• [GOAL OF THE EXERCISE] Go through the listing and state how many lines hold the string "switching". Nothing else is needed.

• [INFORMATION SUPPLIED]
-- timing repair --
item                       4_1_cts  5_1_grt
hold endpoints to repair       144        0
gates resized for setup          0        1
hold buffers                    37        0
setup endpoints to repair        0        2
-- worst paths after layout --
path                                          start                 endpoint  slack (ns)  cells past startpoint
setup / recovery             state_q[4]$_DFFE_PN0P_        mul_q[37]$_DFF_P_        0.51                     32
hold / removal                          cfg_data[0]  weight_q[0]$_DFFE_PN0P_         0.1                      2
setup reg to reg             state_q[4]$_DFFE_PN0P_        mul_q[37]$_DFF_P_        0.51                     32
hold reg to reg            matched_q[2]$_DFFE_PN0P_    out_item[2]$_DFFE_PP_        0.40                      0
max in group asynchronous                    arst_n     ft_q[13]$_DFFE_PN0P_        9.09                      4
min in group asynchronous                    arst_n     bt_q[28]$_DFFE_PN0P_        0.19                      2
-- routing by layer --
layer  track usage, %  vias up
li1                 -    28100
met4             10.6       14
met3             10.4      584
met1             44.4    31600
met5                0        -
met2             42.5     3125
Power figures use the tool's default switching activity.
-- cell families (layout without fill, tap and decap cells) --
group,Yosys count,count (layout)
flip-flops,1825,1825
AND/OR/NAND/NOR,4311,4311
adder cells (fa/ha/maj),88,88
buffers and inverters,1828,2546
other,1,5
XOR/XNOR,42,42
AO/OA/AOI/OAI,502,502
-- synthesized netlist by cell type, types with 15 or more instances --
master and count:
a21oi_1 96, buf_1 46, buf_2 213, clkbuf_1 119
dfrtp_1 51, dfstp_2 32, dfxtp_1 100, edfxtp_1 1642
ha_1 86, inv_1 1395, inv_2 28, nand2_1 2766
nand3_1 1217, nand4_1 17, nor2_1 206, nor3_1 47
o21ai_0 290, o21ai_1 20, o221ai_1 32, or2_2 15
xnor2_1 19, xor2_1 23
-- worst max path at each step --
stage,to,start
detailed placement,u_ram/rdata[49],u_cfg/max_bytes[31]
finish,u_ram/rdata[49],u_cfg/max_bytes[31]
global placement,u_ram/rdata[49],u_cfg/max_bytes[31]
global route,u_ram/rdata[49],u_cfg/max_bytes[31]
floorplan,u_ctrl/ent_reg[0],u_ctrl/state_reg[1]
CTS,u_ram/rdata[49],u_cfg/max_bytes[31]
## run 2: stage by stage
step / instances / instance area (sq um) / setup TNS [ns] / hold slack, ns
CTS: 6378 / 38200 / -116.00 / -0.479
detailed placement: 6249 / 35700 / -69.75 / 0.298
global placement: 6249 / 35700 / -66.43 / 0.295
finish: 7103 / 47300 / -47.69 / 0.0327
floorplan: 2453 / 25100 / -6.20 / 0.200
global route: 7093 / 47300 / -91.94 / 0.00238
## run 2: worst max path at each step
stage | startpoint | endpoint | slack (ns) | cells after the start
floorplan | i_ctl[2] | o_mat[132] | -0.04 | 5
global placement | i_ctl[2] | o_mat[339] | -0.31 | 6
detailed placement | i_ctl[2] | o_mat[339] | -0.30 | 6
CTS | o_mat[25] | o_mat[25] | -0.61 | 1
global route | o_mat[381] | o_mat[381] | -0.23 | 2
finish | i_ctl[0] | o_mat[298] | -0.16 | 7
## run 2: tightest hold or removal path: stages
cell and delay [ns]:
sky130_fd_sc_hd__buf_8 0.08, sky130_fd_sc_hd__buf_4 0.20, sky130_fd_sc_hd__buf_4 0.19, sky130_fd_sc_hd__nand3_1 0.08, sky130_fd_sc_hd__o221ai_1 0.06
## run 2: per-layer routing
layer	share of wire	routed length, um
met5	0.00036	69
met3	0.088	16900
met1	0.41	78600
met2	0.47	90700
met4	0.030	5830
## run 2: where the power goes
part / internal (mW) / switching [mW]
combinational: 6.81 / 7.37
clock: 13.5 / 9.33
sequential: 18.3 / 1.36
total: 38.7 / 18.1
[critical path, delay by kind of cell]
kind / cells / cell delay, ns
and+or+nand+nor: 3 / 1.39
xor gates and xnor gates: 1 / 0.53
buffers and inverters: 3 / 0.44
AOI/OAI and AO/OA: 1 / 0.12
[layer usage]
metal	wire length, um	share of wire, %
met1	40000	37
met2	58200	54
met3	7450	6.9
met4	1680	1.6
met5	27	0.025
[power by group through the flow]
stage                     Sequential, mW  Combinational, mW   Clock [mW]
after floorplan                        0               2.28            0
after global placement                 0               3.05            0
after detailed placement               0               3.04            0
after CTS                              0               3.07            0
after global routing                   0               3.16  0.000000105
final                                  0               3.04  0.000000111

• [TASK OUTPUT] 2